What follows is a curl example of an anonymize
request to delete historical protocol states (and related commands and
notifications) of a given protocol.
curl -X DELETE 'http://localhost:12700/admin/engine/anonymize/<protocolId>'
This endpoint also provides an optional dryRun
parameter, which will just perform a dry run version for the historical
protocol states deletion and will not delete any data.
The endpoint returns a response of type ApiDeleteResult
, indicating table rows counts (to be) deleted.

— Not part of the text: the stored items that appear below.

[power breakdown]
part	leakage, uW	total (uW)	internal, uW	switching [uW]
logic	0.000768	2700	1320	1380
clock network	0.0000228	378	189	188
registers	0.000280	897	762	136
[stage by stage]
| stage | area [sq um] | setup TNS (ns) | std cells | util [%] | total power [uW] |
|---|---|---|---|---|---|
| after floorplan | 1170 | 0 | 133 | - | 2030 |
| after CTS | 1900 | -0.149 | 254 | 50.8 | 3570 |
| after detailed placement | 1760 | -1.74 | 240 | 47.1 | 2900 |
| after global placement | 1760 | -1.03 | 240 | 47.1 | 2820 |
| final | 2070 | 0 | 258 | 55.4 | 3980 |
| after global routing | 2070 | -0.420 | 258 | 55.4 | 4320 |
[src/rtl/clock_time_ctrl.sv]
// clock_time_ctrl: sequencing controller for the six cascaded BCD digit counters of an
// HH:MM:SS 24 h clock. Issues one-cycle per-digit enable/load commands from the 1 Hz tick
// and runs the HH/MM time-setting mode machine.
module clock_time_ctrl (
  input  logic       clk,
  input  logic       clr,
  input  logic       tick,
  input  logic       btn_mode,
  input  logic       btn_inc,
  input  logic [3:0] q_s0,
  input  logic [3:0] q_s1,
  input  logic [3:0] q_m0,
  input  logic [3:0] q_m1,
  input  logic [3:0] q_h0,
  input  logic [3:0] q_h1,
  output logic [5:0] en,
  output logic [5:0] load,
  output logic [3:0] d,
  output logic [1:0] mode
);

  typedef enum logic [1:0] {StRun = 2'd0, StSetH = 2'd1, StSetM = 2'd2} mode_e;

  localparam int unsigned S0 = 0;
  localparam int unsigned S1 = 1;
  localparam int unsigned M0 = 2;
  localparam int unsigned M1 = 3;
  localparam int unsigned H0 = 4;
  localparam int unsigned H1 = 5;

  mode_e      mode_q, mode_d;
  logic [5:0] en_q, en_d;
  logic [5:0] load_q, load_d;
  logic [3:0] d_q, d_d;
  logic       tick_pend_q, tick_pend_d;
  logic       busy_q, busy_d;

  logic [6:0] hour_val, min_val;
  logic       c0, c1, c2, c3;

  // Out-of-range digits compare with >= so they behave as the limit and wrap to 0.
  assign hour_val = {3'b000, q_h1} * 7'd10 + {3'b000, q_h0};
  assign min_val  = {3'b000, q_m1} * 7'd10 + {3'b000, q_m0};
  assign c0 = (q_s0 >= 4'd9);
  assign c1 = c0 && (q_s1 >= 4'd5);
  assign c2 = c1 && (q_m0 >= 4'd9);
  assign c3 = c2 && (q_m1 >= 4'd5);

  // Next command, mode and pending-tick state; events are taken only while not busy.
  always_comb begin
    en_d        = '0;
    load_d      = '0;
    d_d         = '0;
    mode_d      = mode_q;
    tick_pend_d = tick_pend_q;
    unique case (mode_q)
      StRun: begin
        if (busy_q) begin
          if (tick) tick_pend_d = 1'b1;
        end else if (tick || tick_pend_q) begin
          // A fresh tick colliding with a pending one stays pending for the next slot.
          tick_pend_d = tick && tick_pend_q;
          en_d[S0] = 1'b1;
          if (c0) begin
            if (q_s1 >= 4'd5) load_d[S1] = 1'b1;
            else              en_d[S1]   = 1'b1;
          end
          if (c1) en_d[M0] = 1'b1;
          if (c2) begin
            if (q_m1 >= 4'd5) load_d[M1] = 1'b1;
            else              en_d[M1]   = 1'b1;
          end
          if (c3 && (hour_val >= 7'd23)) begin
            load_d[H0] = 1'b1;
            load_d[H1] = 1'b1;
          end else if (c3) begin
            en_d[H0] = 1'b1;
            if (q_h0 >= 4'd9) en_d[H1] = 1'b1;
          end
        end
        if (btn_mode) mode_d = StSetH;
      end
      StSetH: begin
        tick_pend_d = 1'b0;
        if (btn_mode) begin
          mode_d = StSetM;
        end else if (btn_inc && !busy_q) begin
          if (hour_val >= 7'd23) begin
            load_d[H0] = 1'b1;
            load_d[H1] = 1'b1;
          end else if (q_h0 >= 4'd9) begin
            load_d[H0] = 1'b1;
            en_d[H1]   = 1'b1;
          end else begin
            en_d[H0] = 1'b1;
          end
        end
      end
      StSetM: begin
        tick_pend_d = 1'b0;
        if (btn_mode) begin
          // Returning to run restarts seconds at :00.
          mode_d     = StRun;
          load_d[S0] = 1'b1;
          load_d[S1] = 1'b1;
        end else if (btn_inc && !busy_q) begin
          if (min_val >= 7'd59) begin
            load_d[M0] = 1'b1;
            load_d[M1] = 1'b1;
          end else if (q_m0 >= 4'd9) begin
            load_d[M0] = 1'b1;
            en_d[M1]   = 1'b1;
          end else begin
            en_d[M0] = 1'b1;
          end
        end
      end
      default: begin
        mode_d      = StRun;
        tick_pend_d = 1'b0;
      end
    endcase
    busy_d = (en_d != 6'd0) || (load_d != 6'd0);
  end

  // State and registered outputs; clr aborts any command in flight.
  always_ff @(posedge clk or posedge clr) begin
    if (clr) begin
      mode_q      <= StRun;
      en_q        <= '0;
      load_q      <= '0;
      d_q         <= '0;
      tick_pend_q <= 1'b0;
      busy_q      <= 1'b0;
    end else begin
      mode_q      <= mode_d;
      en_q        <= en_d;
      load_q      <= load_d;
      d_q         <= d_d;
      tick_pend_q <= tick_pend_d;
      busy_q      <= busy_d;
    end
  end

  assign en   = en_q;
  assign load = load_q;
  assign d    = d_q;
  assign mode = mode_q;

endmodule
==> src/rtl/stack_arbiter.sv <==
// Shares one synchronous single-port stack memory between two requesters.
// Round-robin arbitration, IDLE/EXEC/RESP sequencing, sticky overflow/underflow flags.
module stack_arbiter #(
  parameter int DATA_W = 32,
  parameter int DEPTH  = 10,
  parameter int PTR_W  = 4
) (
  input  logic              clk,
  input  logic              rst,
  input  logic              req0_push,
  input  logic              req0_pop,
  input  logic [DATA_W-1:0] req0_data,
  output logic              ack0,
  input  logic              req1_push,
  input  logic              req1_pop,
  input  logic [DATA_W-1:0] req1_data,
  output logic              ack1,
  output logic              err,
  output logic [DATA_W-1:0] rd_data,
  output logic [PTR_W-1:0]  count,
  output logic              full,
  output logic              empty,
  output logic              ovrflw,
  output logic              undrflw,
  output logic              mem_we,
  output logic [PTR_W-1:0]  mem_addr,
  output logic [DATA_W-1:0] mem_wdata,
  input  logic [DATA_W-1:0] mem_rdata,
  output logic [1:0]        dbg_state_o
);
  // Handshake: a requester holds push/pop/data until its one-cycle ack; the
  // request is sampled only in IDLE, so anything still high there is a new op.
  typedef enum logic [1:0] {IDLE = 2'd0, EXEC = 2'd1, RESP = 2'd2} state_t;
  typedef enum logic [1:0] {OP_PUSH = 2'd0, OP_POP = 2'd1, OP_ILL = 2'd2} op_t;

  localparam logic [PTR_W-1:0] DEPTH_P = PTR_W'(DEPTH);
  localparam logic [PTR_W-1:0] ONE_P   = PTR_W'(1);

  state_t            state_q, state_d;
  op_t               op_q, op_d;
  logic              win_q, win_d;
  logic              last_q, last_d;
  logic              rej_q, rej_d;
  logic              ovf_q, ovf_d;
  logic              udf_q, udf_d;
  logic [DATA_W-1:0] data_q, data_d;
  logic [DATA_W-1:0] rd_q, rd_d;
  logic [DATA_W-1:0] wdata_q, wdata_d;
  logic [PTR_W-1:0]  count_q, count_d;
  logic [PTR_W-1:0]  addr_q, addr_d;
  logic              p0, p1, gnt, w_push, w_pop;

  always_comb begin
    state_d = state_q;
    op_d    = op_q;
    win_d   = win_q;
    last_d  = last_q;
    rej_d   = rej_q;
    ovf_d   = ovf_q;
    udf_d   = udf_q;
    data_d  = data_q;
    rd_d    = rd_q;
    wdata_d = wdata_q;
    count_d = count_q;
    addr_d  = addr_q;
    mem_we  = 1'b0;
    ack0    = 1'b0;
    ack1    = 1'b0;
    err     = 1'b0;
    p0      = req0_push | req0_pop;
    p1      = req1_push | req1_pop;
    gnt     = (p0 && p1) ? ~last_q : p1;
    w_push  = gnt ? req1_push : req0_push;
    w_pop   = gnt ? req1_pop  : req0_pop;
    case (state_q)
      IDLE: begin
        if (p0 || p1) begin
          win_d   = gnt;
          last_d  = gnt;
          data_d  = gnt ? req1_data : req0_data;
          op_d    = (w_push && w_pop) ? OP_ILL : (w_push ? OP_PUSH : OP_POP);
          state_d = EXEC;
        end
      end
      EXEC: begin
        state_d = RESP;
        rej_d   = 1'b0;
        case (op_q)
          OP_PUSH: begin
            if (count_q < DEPTH_P) begin
              mem_we  = 1'b1;
              addr_d  = count_q;
              wdata_d = data_q;
              count_d = count_q + ONE_P;
            end else begin
              rej_d = 1'b1;
              ovf_d = 1'b1;
            end
          end
          OP_POP: begin
            if (count_q != '0) begin
              addr_d  = count_q - ONE_P;
              count_d = count_q - ONE_P;
            end else begin
              rej_d = 1'b1;
              udf_d = 1'b1;
            end
          end
          default: rej_d = 1'b1;
        endcase
      end
      RESP: begin
        state_d = IDLE;
        ack0    = ~win_q;
        ack1    = win_q;
        err     = rej_q;
        if (rej_q) rd_d = '0;
        else if (op_q == OP_POP) rd_d = mem_rdata;
      end
      default: state_d = IDLE;
    endcase
    // Reset aborts whatever is in flight: no write, no completion.
    if (rst) begin
      mem_we = 1'b0;
      ack0   = 1'b0;
      ack1   = 1'b0;
      err    = 1'b0;
    end
  end

  always_ff @(posedge clk) begin
    if (rst) begin
      state_q <= IDLE;
      op_q    <= OP_PUSH;
      win_q   <= 1'b0;
      last_q  <= 1'b1;
      rej_q   <= 1'b0;
      ovf_q   <= 1'b0;
      udf_q   <= 1'b0;
      data_q  <= '0;
      rd_q    <= '0;
      wdata_q <= '0;
      count_q <= '0;
      addr_q  <= '0;
    end else begin
      state_q <= state_d;
      op_q    <= op_d;
      win_q   <= win_d;
      last_q  <= last_d;
      rej_q   <= rej_d;
      ovf_q   <= ovf_d;
      udf_q   <= udf_d;
      data_q  <= data_d;
      rd_q    <= rd_d;
      wdata_q <= wdata_d;
      count_q <= count_d;
      addr_q  <= addr_d;
    end
  end

  assign rd_data     = rd_d;
  assign count       = count_q;
  assign full        = (count_q == DEPTH_P);
  assign empty       = (count_q == '0);
  assign ovrflw      = ovf_q;
  assign undrflw     = udf_q;
  assign mem_addr    = addr_d;
  assign mem_wdata   = wdata_d;
  assign dbg_state_o = state_q;
endmodule
==> config.mk <==
export PLATFORM = sky130hd
export DESIGN_NAME = stack_arbiter
export DESIGN_NICKNAME = d
export VERILOG_FILES = /design/src/rtl/stack_arbiter.sv
export SDC_FILE = /design/constraint.sdc
export NUM_CORES = 1
export LEC_CHECK = 0
export CAP_MARGIN = 10
export CORE_MARGIN = 2
export CORE_UTILIZATION = 44
export DETAILED_ROUTE_END_ITERATION = 6
export GPL_ROUTABILITY_DRIVEN = 0
export PLACE_DENSITY = 0.8
export SLEW_MARGIN = 20
export SYNTH_ARGS = -nofsm -noshare
export SYNTH_HDL_FRONTEND = slang
export SYNTH_SLANG_ARGS = --single-unit
export TNS_END_PERCENT = 5
==> constraint.sdc <==
create_clock -name clk -period 2.8 [get_ports clk]
set_clock_uncertainty 0.15 [all_clocks]
set_input_delay 0.7 -clock clk [delete_from_list [all_inputs] [get_ports clk]]
set_output_delay 0.7 -clock clk [all_outputs]
set_load 0.02 [all_outputs]
==> flow_summary.json <==
{
  "cellPowerDensity_nw_per_um2": 610,
  "total_leakage_power_uw": 0.00354,
  "die_x_um": 110,
  "min_period_over_period_pct": 104,
  "grt_pass1_wl_mm": 19.9,
  "drive_above_1_share_pct": 30.5,
  "slew_headroom_pct": 58.4,
  "ys_seq_elements": 113,
  "portBuffers": 183,
  "grt_pass1_vias": 4147,
  "syn_nets": 614,
  "cp_slowest_cell": "dfxtp_4",
  "hold_buffers": 0,
  "grt_use_total_pct": 21.4,
  "num_rows": 38,
  "hold_ws_ps": 322,
  "synth_edf_count": 0,
  "cts_root_buf": "clkbuf_8",
  "die_h_um": 110,
  "dp_hpwl_mm": 9.19,
  "ant_nets": 0,
  "drtIter0Drc": 186,
  "async_flop_share_pct": 0,
  "vias": 4505,
  "finalHoldViolCount": 0,
  "initial_core_util_pct": 45.3,
  "arrival_ps": 2060,
  "cap_violations": 0,
  "max_freq_ghz": 0.343,
  "num_antenna_cells": 0,
  "synth-main-ff-cell": "dfxtp_1",
  "layout_commonest_cell": "nor2_1",
  "final-max-slew-violation-count": 0,
  "worstSetupPathType": "flop to primary output",
  "htree_levels": 4,
  "synth_top_area_share_pct": 45.9,
  "violations": "negative setup slack",
  "die-area_um2": 12100,
  "cts_tree": "yes",
  "coreArea_um2": 10900,
  "totalPowerFinal_uw": 4980,
  "rsz0062_at_grt": "yes",
  "clock_sinks": 113,
  "ys_seq_area_share_pct": 45.9,
  "critPathLaunchType": "flop",
  "crit_family": "buffers and inverters",
  "tightest_slew_ps": 625,
  "max_stage_delay_ps": 350,
  "yosysTopAreaCell": "dfxtp_1",
  "setup_viol": 41,
  "fillers": 725,
  "antenna_found_initial": 0,
  "wl_per_cell_um": 16.6,
  "yosys_warnings": 0,
  "layoutNonFillerInstCount": 880,
  "crit_path_end_kind": "primary output",
  "syn_to_final_growth_pct": 65.5,
  "outcome": "finished, violations left",
  "seqCellArea_um2": 2280,
  "ctsLongestPathBuffers": 2,
  "gr-total-overflow": 0,
  "path_max_fanout": 7,
  "vias_per_cell": 5.12,
  "numCtsBuffers": 17,
  "path_buf_inv": 4,
  "syn_area_per_cell_um2": 9.68,
  "synthDistinctLibCells": 45,
  "crit_chain": "nand2b_4 -> nor2_4 -> buf_12 -> clkbuf_16 -> buf_6 -> mux2i_2 -> nor2_1 -> buf_4",
  "holdCritPathClass": "flop to flop",
  "final_nets": 833,
  "drc": 0,
  "grt_max_degree": 62,
  "vdd_drop_max_uv": 280,
  "io_pins": 184,
  "multi_input_area_um2": 2840,
  "min_period_ps": 2910,
  "tns_ps": -1360,
  "fin_ws_ps": -113,
  "drt-total-wl_mm": 14.6,
  "synthTopCellsByArea": "dfxtp_1 46%, mux2i_1 13%, nor2_1 8.7%",
  "syn_area_um2": 4930,
  "dpl_worst_slack_ps": -80.1,
  "clkSlewWorstSetupHoldPaths_ps": 50,
  "place_inst": 828,
  "drt-pass1-iter-count": 4,
  "critPathRequiredTime_ps": 1950,
  "clk_latency_ps": 500,
  "final_cell_mix": "112 x nor2_1, 108 x clkdlybuf4s50_1, 106 x dfxtp_1, 39 x buf_4, 36 x buf_2",
  "syn_inst": 509
}
==> registers in the layout, summed over array words and instances, names as in the netlist <==
signal,flops
addr_q,4
count,4
data_q,32
dbg_state_o,2
last_q,1
op_q,2
ovrflw,1
rd_q,32
rej_q,1
undrflw,1
wdata_q,32
win_q,1
==> Yosys cell counts, drive strengths merged (4+ instances only) <==
cell,n
mux2i,66
nor2,115
nor3,10
a211oi,36
inv,9
a21oi,6
o21ai,7
xnor2,4
mux2,33
dfxtp,113
clkbuf,12
nor2b,34
buf,25
==> area by class of cell <==
type | instances | share of cell area, %
multi-input combinational | 350 | 34.9
sequential | 113 | 28.0
timing repair buffer | 237 | 27.5
clock buffer | 17 | 5.08
tap | 140 | 2.15
clock inverter | 14 | 2.06
inverter | 9 | 0.414
==> final timing paths <==
check	from	end	slack, ps	cells after the start
max	dbg_state_o[0]	rd_data[19]	-110	8
min	undrflw	undrflw	320	2
max reg2reg	op_q[1]	count[2]	890	6
min reg2reg	undrflw	undrflw	320	2
==> routing by layer <==
layer	up-vias	track usage (%)	wire, µm
li1	2204	-	-
met1	2096	24.5	5760
met2	182	35.3	7400
met3	23	8.00	1280
met4	0	10.0	215
met5	-	0	0
==> power by group <==
group	internal, µW	switching (µW)
Combinational	568	540
Sequential	1720	59.2
Clock	1340	744
==> logic make-up after synthesis <==
| kind of cell | count (synthesis) | synth area share [%] |
|---|---|---|
| and+or+nand+nor | 183 | 17.8 |
| DFF | 113 | 45.9 |
| muxes | 99 | 20.9 |
| AOI/OAI and AO/OA | 61 | 9.27 |
| buffers and inverters | 46 | 4.62 |
| xor gates and xnor gates | 4 | 0.711 |
| adders and majority gates | 3 | 0.762 |
==> through the flow <==
stage | instance area [µm²] | utilization [%]
2_1_floorplan | 4930 | -
3_3_place_gp | 7100 | 65.2
3_5_place_dp | 7100 | 65.2
4_1_cts | 7720 | 70.9
5_1_grt | 8160 | 74.9
6_report | 8160 | 74.9
==> timing repair <==
item,4_1_cts,5_1_grt
buffers inserted,1,14
gates resized for setup,111,267
endpoints found under the setup margin,74,69
cloned,2,4
pin swaps,2,5
==> worst register-to-register path, cell delays in order, from the launching register on <==
cell      delay, ps
dfxtp_4         360
buf_4           130
nor3b_2         380
o211ai_4        140
buf_4           200
or3_1           350
a21oi_1         140
No activity file was read; power rests on OpenSTA's default activity.
$ cat config.mk
export PLATFORM = sky130hd
export DESIGN_NAME = io_bus_arbiter
export DESIGN_NICKNAME = d
export VERILOG_FILES = /design/src/rtl/io_bus_arbiter_pkg.sv /design/src/rtl/io_bus_arbiter_rr_pick.sv /design/src/rtl/io_bus_arbiter.sv
export SDC_FILE = /design/constraint.sdc
export NUM_CORES = 1
export LEC_CHECK = 0
export ABC_AREA = 1
export BUFFER_PORTS_ARGS = -buffer_cell sky130_fd_sc_hd__buf_2
export CELL_PAD_IN_SITES_DETAIL_PLACEMENT = 1
export CELL_PAD_IN_SITES_GLOBAL_PLACEMENT = 2
export CORE_MARGIN = 2
export CORE_UTILIZATION = 26
export DETAILED_ROUTE_END_ITERATION = 16
export GPL_TIMING_DRIVEN = 0
export PLACE_DENSITY_LB_ADDON = 0.1
export SKIP_CTS_REPAIR_TIMING = 1
export SLEW_MARGIN = 10
export SYNTH_ARGS = -nofsm -noshare
export SYNTH_HDL_FRONTEND = slang
export SYNTH_SLANG_ARGS = --single-unit
$ cat constraint.sdc
create_clock -name clk -period 3.8 [get_ports clk]
set_input_delay 1.14 -clock clk [delete_from_list [all_inputs] [get_ports clk]]
set_output_delay 1.14 -clock clk [all_outputs]
set_load 0.02 [all_outputs]
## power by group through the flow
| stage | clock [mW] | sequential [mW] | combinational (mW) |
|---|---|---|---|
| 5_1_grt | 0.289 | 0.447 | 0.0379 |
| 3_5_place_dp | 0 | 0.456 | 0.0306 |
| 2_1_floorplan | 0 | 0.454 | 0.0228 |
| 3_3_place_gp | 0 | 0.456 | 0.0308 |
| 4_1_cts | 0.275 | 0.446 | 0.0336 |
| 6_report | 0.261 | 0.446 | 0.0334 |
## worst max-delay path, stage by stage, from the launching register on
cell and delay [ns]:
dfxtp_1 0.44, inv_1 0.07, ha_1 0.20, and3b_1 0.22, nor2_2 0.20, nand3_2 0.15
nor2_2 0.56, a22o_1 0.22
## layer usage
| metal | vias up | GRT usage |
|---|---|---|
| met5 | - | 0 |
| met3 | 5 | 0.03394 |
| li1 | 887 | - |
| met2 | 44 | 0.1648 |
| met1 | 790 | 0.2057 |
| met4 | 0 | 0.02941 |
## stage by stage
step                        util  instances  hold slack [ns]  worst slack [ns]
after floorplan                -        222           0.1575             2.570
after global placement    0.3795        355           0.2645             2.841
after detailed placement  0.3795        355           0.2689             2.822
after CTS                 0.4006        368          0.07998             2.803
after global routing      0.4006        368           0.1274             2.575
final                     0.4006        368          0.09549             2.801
--- src/rtl/scan_prescaler.sv ---
// Slot timebase for digit_scan: cycle counter within a slot plus the 2-bit slot index.
module scan_prescaler
  import digit_pkg::*;
#(
  parameter int PRESCALE = 50000,
  parameter int DEAD     = 16
) (
  input  logic      clk,
  input  logic      rst,
  output slot_idx_t idx,
  output logic      slot_end,
  output logic      frame_end,
  output logic      in_dead
);

  localparam int CNT_W = (PRESCALE > 1) ? $clog2(PRESCALE) : 1;
  localparam logic [CNT_W-1:0] CNT_LAST = CNT_W'(PRESCALE - 1);
  localparam logic [CNT_W-1:0] CNT_DEAD = CNT_W'(DEAD);

  logic [CNT_W-1:0] cnt;

  assign slot_end  = (cnt == CNT_LAST);
  assign frame_end = slot_end && (idx == SLOT_D4);
  assign in_dead   = (cnt < CNT_DEAD);

  always_ff @(posedge clk or posedge rst) begin
    if (rst) begin
      cnt <= '0;
      idx <= SLOT_D1;
    end else if (slot_end) begin
      cnt <= '0;
      idx <= idx + 2'd1;
    end else begin
      cnt <= cnt + CNT_W'(1);
    end
  end

endmodule

--- src/rtl/digit_scan.sv ---
// Four-digit multiplexed seven-segment scanner with per-frame snapshot and dead-time blanking.
// Define CURSOR_BLINK_EN to blink the rightmost digit every BLINK_DIV frames.
module digit_scan
  import digit_pkg::*;
#(
  parameter int PRESCALE  = 50000,
  parameter int DEAD      = 16,
  parameter int BLINK_DIV = 8
) (
  input  logic       clknew,
  input  logic       rst,
  input  logic [7:0] d1,
  input  logic [7:0] d2,
  input  logic [7:0] d3,
  input  logic [7:0] d4,
  output logic [7:0] seg,
  output logic [3:0] an,
  output logic       frame
);

  slot_idx_t  idx_p0;
  logic       slot_end_p0;
  logic       frame_end_p0;
  logic       in_dead_p0;
  logic [7:0] s1, s2, s3, s4;
  logic       primed;
  logic       cursor_hide;
  logic [7:0] seg_p0;
  logic [3:0] an_p0;

  scan_prescaler #(
    .PRESCALE(PRESCALE),
    .DEAD    (DEAD)
  ) u_prescaler (
    .clk      (clknew),
    .rst      (rst),
    .idx      (idx_p0),
    .slot_end (slot_end_p0),
    .frame_end(frame_end_p0),
    .in_dead  (in_dead_p0)
  );

  // Snapshot: codes are frozen on the last cycle of the last slot so a frame never tears.
  // primed keeps the digit enables off until the first real snapshot exists.
  always_ff @(posedge clknew or posedge rst) begin
    if (rst) begin
      s1     <= SEG_BLANK;
      s2     <= SEG_BLANK;
      s3     <= SEG_BLANK;
      s4     <= SEG_BLANK;
      primed <= 1'b0;
    end else if (slot_end_p0 && (idx_p0 == SLOT_D4)) begin
      s1     <= d1;
      s2     <= d2;
      s3     <= d3;
      s4     <= d4;
      primed <= 1'b1;
    end
  end

`ifdef CURSOR_BLINK_EN
  localparam int BLINK_W = (BLINK_DIV > 1) ? $clog2(BLINK_DIV) : 1;
  localparam logic [BLINK_W-1:0] BLINK_LAST = BLINK_W'(BLINK_DIV - 1);

  logic [BLINK_W-1:0] blink_cnt;
  logic               blink_on;

  always_ff @(posedge clknew or posedge rst) begin
    if (rst) begin
      blink_cnt <= '0;
      blink_on  <= 1'b1;
    end else if (frame_end_p0) begin
      if (blink_cnt == BLINK_LAST) begin
        blink_cnt <= '0;
        blink_on  <= ~blink_on;
      end else begin
        blink_cnt <= blink_cnt + BLINK_W'(1);
      end
    end
  end

  assign cursor_hide = ~blink_on;
`else
  // BLINK_DIV is always positive, so the cursor is never hidden without blink logic.
  assign cursor_hide = (BLINK_DIV < 0);
`endif

  always_comb begin
    seg_p0 = SEG_BLANK;
    an_p0  = AN_OFF;
    if (primed && !in_dead_p0) begin
      an_p0 = an_for_slot(idx_p0);
      case (idx_p0)
        SLOT_D1: seg_p0 = s1;
        SLOT_D2: seg_p0 = s2;
        SLOT_D3: seg_p0 = s3;
        default: seg_p0 = cursor_hide ? SEG_BLANK : s4;
      endcase
    end
  end

  // Output stage: one cycle behind the slot state.
  always_ff @(posedge clknew or posedge rst) begin
    if (rst) begin
      seg   <= SEG_BLANK;
      an    <= AN_OFF;
      frame <= 1'b0;
    end else begin
      seg   <= seg_p0;
      an    <= an_p0;
      frame <= frame_end_p0;
    end
  end

endmodule

--- config.mk ---
export PLATFORM = sky130hd
export DESIGN_NAME = digit_scan
export DESIGN_NICKNAME = d
export VERILOG_FILES = /design/src/rtl/digit_pkg.sv /design/src/rtl/scan_prescaler.sv /design/src/rtl/digit_scan.sv
export SDC_FILE = /design/constraint.sdc
export NUM_CORES = 1
export LEC_CHECK = 0
export BUFFER_PORTS_ARGS = -buffer_cell sky130_fd_sc_hd__buf_2
export CORE_ASPECT_RATIO = 1.75
export CORE_UTILIZATION = 35
export CTS_BUF_LIST = sky130_fd_sc_hd__clkbuf_16
export DETAILED_ROUTE_END_ITERATION = 7
export PLACE_DENSITY_LB_ADDON = 0.2
export SLEW_MARGIN = 20
export SYNTH_ARGS = -nofsm -noshare
export SYNTH_HDL_FRONTEND = slang
export SYNTH_SLANG_ARGS = --single-unit
export TNS_END_PERCENT = 100
--- constraint.sdc ---
create_clock -name clknew -period 3.8 [get_ports clknew]
set_input_delay 0.19 -clock clknew [delete_from_list [all_inputs] [get_ports clknew]]
set_output_delay 0.19 -clock clknew [all_outputs]
set_load 0.01 [all_outputs]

Historical data (history store)
The History Admin API provides a DELETE anonymize
endpoint to
delete all protocol states of a given protocol instance (and related commands and notifications) from the history
database store.
curl -X DELETE 'http://localhost:12710/admin/history/anonymize/<protocolId>'
This endpoint also provides an optional dryRun
parameter, which will not delete any data.
The endpoint returns a response of type ApiHistoryDeleteResult
, indicating table rows counts (to be) deleted.